Start of Extracted data

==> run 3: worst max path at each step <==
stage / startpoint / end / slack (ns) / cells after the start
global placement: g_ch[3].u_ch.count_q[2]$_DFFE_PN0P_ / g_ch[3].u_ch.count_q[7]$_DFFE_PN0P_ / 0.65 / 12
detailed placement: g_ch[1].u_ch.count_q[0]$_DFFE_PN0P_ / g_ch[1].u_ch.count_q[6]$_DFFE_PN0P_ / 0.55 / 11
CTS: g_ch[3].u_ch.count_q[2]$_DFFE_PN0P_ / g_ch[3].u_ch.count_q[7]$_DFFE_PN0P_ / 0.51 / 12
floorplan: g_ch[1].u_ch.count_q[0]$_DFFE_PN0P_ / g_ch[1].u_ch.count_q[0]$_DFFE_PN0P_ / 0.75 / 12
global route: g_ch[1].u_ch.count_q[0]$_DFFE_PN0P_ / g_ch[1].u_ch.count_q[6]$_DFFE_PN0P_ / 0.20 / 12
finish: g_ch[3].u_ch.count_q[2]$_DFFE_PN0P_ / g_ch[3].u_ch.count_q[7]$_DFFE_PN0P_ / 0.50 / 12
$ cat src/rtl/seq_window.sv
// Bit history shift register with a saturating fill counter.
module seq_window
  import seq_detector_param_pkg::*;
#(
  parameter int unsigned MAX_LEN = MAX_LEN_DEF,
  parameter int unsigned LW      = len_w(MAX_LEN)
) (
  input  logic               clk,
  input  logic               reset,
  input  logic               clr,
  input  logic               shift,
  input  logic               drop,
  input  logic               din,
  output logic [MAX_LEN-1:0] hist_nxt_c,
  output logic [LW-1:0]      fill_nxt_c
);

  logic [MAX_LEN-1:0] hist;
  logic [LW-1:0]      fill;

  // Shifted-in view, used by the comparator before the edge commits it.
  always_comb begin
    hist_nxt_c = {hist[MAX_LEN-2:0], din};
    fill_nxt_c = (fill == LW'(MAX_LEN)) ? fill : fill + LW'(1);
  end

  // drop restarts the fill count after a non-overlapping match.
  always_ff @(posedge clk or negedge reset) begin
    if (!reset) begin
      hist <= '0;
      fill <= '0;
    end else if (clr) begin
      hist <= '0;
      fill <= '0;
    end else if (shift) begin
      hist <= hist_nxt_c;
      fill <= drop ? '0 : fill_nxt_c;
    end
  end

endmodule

End of Extracted data
Start of Extracted data

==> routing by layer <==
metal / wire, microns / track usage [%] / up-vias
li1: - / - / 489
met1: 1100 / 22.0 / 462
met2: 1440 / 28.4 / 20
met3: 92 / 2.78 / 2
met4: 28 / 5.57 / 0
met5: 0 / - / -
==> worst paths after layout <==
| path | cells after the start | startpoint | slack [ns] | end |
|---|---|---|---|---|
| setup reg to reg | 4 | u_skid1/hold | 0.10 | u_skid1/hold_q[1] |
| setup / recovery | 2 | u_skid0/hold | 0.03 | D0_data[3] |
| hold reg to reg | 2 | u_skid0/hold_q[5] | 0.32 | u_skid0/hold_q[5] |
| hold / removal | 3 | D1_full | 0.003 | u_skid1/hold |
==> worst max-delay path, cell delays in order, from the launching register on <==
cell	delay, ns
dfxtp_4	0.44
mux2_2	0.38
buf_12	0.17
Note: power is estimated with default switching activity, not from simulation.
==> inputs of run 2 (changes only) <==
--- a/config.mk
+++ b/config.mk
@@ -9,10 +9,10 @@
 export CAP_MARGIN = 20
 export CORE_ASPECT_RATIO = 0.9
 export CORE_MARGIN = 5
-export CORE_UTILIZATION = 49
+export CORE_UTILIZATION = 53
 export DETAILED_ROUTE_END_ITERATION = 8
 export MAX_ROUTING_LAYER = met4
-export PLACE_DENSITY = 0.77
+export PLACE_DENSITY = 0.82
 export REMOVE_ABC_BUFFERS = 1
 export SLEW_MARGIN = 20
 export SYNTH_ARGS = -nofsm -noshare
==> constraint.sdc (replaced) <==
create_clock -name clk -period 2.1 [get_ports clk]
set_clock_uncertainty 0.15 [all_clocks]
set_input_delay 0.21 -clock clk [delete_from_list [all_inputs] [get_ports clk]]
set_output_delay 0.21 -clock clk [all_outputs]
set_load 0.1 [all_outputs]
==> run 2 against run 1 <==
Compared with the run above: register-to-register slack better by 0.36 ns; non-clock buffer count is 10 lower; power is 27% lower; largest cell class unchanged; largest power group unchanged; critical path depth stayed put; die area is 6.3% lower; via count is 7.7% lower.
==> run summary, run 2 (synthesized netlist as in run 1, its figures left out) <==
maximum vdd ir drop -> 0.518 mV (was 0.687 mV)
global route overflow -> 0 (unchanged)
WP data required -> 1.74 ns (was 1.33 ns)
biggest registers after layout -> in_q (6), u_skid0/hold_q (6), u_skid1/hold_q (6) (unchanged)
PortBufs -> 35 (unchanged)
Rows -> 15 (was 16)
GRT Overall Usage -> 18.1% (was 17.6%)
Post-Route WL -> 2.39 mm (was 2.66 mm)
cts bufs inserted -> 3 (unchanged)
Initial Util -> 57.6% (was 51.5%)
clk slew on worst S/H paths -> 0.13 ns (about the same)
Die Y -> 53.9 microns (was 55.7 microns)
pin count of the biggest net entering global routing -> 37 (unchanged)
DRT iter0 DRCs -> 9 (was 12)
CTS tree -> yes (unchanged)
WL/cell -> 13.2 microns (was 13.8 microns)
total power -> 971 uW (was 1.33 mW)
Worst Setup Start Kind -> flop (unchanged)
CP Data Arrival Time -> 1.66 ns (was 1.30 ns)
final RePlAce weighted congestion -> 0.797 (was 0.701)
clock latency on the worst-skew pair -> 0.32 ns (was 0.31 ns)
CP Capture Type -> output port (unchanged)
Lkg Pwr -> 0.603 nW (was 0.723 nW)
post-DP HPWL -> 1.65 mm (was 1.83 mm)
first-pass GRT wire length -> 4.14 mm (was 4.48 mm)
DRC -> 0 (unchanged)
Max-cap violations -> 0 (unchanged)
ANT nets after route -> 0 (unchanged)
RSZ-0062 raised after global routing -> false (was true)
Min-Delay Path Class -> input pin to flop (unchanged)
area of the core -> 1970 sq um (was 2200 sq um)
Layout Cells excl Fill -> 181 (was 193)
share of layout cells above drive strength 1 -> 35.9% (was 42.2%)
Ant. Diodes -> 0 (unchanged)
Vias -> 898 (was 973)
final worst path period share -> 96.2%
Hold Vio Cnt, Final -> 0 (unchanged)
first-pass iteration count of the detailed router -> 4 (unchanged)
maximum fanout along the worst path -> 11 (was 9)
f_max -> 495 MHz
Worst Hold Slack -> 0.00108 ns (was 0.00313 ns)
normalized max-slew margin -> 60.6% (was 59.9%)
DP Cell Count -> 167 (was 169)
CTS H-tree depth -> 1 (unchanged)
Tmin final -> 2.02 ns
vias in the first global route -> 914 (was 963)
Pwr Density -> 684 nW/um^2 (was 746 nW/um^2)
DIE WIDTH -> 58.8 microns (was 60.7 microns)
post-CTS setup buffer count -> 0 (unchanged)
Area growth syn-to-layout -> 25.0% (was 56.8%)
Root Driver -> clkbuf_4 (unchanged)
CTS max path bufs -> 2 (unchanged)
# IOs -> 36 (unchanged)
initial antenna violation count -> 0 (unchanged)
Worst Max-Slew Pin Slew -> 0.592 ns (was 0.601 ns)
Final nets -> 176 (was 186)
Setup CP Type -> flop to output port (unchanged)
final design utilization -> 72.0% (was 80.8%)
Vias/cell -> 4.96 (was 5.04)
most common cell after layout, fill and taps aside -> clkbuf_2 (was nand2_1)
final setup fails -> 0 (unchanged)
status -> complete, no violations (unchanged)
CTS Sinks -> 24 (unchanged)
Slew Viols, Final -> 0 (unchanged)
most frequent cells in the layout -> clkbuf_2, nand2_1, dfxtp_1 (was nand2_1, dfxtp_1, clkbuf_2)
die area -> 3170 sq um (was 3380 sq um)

End of Extracted data

§ What the exercise asks:
Above this task is a listing. Restate, word for word and with nothing added, the lines from the one with "Setup CP Type" through the one with "Slew Viols, Final -> 0 (unchanged)".

§ Answer section:
Setup CP Type -> flop to output port (unchanged)
final design utilization -> 72.0% (was 80.8%)
Vias/cell -> 4.96 (was 5.04)
most common cell after layout, fill and taps aside -> clkbuf_2 (was nand2_1)
final setup fails -> 0 (unchanged)
status -> complete, no violations (unchanged)
CTS Sinks -> 24 (unchanged)
Slew Viols, Final -> 0 (unchanged)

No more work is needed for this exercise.